● Saved data entries

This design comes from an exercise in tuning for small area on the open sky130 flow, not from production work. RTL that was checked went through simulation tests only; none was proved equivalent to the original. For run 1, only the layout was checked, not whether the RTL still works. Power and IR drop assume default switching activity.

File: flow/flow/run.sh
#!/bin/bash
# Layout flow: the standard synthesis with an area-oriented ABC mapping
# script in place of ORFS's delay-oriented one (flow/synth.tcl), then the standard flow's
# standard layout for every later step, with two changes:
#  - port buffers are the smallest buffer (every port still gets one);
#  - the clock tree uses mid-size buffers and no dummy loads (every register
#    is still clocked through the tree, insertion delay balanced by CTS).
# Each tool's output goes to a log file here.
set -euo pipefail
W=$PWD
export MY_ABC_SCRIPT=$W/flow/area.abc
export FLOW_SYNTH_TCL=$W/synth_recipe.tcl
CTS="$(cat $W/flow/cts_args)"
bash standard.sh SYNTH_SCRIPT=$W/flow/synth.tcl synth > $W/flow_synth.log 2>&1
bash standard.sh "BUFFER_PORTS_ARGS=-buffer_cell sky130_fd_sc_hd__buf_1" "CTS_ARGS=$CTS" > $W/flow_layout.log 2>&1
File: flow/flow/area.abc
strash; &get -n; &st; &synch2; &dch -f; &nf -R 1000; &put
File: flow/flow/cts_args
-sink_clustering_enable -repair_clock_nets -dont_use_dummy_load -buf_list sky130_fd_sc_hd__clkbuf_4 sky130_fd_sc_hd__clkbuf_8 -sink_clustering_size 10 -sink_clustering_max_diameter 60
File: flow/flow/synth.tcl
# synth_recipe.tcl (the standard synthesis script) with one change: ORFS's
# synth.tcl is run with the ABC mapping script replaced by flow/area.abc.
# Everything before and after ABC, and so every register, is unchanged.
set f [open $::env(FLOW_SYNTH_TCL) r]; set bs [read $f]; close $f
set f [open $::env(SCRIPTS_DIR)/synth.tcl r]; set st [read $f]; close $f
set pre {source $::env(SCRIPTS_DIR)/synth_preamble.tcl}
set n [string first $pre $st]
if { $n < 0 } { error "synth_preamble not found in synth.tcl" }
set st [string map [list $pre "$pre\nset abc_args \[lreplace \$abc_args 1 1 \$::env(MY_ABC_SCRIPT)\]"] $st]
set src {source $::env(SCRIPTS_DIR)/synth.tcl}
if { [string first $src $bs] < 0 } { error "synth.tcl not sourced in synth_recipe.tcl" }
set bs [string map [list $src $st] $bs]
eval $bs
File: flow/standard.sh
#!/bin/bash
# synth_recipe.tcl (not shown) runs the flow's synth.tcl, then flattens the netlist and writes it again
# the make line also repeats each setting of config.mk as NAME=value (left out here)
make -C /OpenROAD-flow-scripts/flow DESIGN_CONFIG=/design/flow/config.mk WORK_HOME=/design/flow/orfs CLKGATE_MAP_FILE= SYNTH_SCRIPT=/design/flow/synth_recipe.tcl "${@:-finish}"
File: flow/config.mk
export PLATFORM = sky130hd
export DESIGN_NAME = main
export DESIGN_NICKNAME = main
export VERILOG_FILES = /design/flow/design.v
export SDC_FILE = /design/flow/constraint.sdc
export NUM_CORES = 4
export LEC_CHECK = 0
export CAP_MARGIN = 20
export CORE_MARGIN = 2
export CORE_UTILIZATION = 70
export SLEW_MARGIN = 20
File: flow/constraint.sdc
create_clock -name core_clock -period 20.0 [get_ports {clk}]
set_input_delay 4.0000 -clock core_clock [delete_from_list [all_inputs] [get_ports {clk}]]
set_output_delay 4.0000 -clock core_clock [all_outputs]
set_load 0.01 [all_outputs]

==

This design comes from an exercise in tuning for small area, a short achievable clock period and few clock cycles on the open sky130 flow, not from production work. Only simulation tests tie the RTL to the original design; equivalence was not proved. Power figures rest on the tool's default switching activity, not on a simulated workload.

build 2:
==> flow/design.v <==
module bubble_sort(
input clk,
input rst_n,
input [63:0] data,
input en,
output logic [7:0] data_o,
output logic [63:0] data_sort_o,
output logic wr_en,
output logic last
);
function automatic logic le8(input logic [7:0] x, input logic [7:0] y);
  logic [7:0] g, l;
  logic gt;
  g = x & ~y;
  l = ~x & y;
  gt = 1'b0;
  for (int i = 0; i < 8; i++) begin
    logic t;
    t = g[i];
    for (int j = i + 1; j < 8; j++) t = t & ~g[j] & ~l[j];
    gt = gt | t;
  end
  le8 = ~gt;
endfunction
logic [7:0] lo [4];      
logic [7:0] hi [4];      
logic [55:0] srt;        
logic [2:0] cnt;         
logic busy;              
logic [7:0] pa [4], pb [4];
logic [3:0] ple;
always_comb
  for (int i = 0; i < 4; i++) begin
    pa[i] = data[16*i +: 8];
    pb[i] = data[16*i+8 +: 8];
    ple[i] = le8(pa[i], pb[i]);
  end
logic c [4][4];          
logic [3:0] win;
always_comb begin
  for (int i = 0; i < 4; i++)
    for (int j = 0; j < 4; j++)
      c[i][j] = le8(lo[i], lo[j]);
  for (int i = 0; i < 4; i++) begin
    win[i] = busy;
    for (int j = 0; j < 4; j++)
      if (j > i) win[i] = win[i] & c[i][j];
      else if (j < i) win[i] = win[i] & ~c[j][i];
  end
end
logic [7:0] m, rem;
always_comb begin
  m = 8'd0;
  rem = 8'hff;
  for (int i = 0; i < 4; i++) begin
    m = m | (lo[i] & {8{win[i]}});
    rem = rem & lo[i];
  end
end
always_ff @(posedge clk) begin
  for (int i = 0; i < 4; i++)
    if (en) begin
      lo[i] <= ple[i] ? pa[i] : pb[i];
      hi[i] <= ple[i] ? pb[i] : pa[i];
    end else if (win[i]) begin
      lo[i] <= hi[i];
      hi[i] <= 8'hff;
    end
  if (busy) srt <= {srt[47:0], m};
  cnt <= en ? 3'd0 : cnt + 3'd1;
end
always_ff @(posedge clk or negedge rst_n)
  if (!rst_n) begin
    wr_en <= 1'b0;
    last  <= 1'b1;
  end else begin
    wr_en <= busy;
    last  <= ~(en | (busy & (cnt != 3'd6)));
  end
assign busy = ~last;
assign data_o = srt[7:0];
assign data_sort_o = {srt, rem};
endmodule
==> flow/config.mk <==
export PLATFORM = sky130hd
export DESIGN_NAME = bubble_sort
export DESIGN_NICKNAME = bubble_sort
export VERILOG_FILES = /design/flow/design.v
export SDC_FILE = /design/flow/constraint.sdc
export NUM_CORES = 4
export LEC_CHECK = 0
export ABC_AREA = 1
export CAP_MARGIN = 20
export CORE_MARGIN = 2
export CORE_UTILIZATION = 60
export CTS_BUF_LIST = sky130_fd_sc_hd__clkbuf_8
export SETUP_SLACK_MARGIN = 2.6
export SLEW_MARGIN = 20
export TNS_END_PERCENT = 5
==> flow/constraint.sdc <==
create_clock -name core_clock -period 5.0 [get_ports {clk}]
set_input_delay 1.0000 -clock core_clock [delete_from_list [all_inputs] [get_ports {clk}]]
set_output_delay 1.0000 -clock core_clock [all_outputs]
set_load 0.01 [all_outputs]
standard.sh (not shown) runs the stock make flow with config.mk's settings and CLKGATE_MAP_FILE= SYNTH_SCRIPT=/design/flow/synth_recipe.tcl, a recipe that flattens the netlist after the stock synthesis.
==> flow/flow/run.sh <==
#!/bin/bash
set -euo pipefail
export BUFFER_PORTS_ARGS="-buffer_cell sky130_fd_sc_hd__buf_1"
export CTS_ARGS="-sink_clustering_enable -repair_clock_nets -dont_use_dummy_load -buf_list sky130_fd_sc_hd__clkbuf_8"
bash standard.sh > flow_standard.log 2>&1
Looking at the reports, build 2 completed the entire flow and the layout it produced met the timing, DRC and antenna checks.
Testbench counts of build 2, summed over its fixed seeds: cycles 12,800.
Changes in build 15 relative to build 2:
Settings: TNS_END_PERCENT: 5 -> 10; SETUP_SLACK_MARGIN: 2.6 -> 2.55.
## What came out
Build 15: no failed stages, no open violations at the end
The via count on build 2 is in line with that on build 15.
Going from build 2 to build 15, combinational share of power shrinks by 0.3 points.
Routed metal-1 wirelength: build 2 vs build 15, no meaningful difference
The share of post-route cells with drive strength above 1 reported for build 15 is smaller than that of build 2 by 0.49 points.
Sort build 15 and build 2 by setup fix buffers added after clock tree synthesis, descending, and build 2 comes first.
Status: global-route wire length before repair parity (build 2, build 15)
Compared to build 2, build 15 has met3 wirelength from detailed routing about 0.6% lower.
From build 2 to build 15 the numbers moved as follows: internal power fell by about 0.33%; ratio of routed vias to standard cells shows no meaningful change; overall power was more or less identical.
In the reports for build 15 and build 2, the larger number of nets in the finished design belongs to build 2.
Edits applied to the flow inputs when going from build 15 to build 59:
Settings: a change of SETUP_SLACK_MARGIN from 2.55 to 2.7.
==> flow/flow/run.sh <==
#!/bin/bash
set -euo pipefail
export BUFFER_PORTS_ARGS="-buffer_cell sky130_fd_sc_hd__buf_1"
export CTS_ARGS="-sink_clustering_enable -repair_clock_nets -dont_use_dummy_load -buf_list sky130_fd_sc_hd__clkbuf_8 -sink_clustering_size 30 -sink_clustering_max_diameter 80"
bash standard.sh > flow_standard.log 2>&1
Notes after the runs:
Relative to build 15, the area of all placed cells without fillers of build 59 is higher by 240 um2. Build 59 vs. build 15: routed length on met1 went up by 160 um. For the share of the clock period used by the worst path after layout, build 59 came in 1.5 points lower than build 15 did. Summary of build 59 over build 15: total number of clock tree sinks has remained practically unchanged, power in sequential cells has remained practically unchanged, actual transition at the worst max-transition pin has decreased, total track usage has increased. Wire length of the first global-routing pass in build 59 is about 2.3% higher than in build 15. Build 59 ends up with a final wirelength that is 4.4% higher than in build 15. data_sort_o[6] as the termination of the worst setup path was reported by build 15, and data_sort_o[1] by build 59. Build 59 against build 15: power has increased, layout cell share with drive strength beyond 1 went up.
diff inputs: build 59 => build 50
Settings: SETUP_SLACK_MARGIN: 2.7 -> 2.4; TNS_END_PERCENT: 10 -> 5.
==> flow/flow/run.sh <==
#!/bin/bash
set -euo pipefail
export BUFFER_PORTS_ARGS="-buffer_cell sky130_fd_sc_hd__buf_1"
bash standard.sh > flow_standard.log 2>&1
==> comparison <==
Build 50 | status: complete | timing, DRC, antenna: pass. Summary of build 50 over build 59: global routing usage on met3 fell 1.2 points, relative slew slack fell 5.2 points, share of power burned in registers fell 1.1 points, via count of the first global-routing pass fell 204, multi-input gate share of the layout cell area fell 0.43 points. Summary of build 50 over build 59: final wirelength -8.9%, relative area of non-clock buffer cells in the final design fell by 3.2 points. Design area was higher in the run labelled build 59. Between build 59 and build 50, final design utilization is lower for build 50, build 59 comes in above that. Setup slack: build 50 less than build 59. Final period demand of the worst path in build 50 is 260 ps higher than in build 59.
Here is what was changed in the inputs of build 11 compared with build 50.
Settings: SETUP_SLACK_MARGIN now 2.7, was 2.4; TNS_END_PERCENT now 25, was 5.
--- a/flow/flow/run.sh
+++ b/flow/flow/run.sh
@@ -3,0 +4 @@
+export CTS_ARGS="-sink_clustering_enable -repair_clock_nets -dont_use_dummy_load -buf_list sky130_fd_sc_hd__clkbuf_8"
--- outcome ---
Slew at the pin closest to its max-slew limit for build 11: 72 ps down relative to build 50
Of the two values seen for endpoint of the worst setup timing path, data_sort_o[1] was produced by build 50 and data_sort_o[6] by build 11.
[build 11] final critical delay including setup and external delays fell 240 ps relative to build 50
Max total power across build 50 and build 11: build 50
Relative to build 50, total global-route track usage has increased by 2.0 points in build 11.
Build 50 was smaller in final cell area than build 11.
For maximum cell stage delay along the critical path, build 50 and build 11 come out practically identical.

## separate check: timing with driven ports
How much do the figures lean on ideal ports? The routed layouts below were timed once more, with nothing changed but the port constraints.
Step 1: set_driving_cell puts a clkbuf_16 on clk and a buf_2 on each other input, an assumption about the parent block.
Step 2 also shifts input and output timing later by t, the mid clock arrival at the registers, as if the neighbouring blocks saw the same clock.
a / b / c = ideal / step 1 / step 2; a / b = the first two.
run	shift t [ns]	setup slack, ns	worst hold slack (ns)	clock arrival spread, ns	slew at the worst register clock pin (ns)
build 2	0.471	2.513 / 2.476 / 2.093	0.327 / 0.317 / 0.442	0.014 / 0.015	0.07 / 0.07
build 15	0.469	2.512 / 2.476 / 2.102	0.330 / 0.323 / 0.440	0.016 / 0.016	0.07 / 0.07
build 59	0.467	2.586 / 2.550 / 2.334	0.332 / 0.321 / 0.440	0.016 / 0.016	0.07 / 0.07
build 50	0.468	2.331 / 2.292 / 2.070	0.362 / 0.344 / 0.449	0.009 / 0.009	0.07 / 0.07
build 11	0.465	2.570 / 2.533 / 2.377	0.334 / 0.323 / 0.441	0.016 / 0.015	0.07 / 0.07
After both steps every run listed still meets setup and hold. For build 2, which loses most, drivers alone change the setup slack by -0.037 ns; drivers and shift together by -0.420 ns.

● What to do
Using the records above, set down exactly the lines from the one with "Max total power" through the one with "For maximum cell", inclusive, and nothing more.

● Exercise answer
Max total power across build 50 and build 11: build 50
Relative to build 50, total global-route track usage has increased by 2.0 points in build 11.
Build 50 was smaller in final cell area than build 11.
For maximum cell stage delay along the critical path, build 50 and build 11 come out practically identical.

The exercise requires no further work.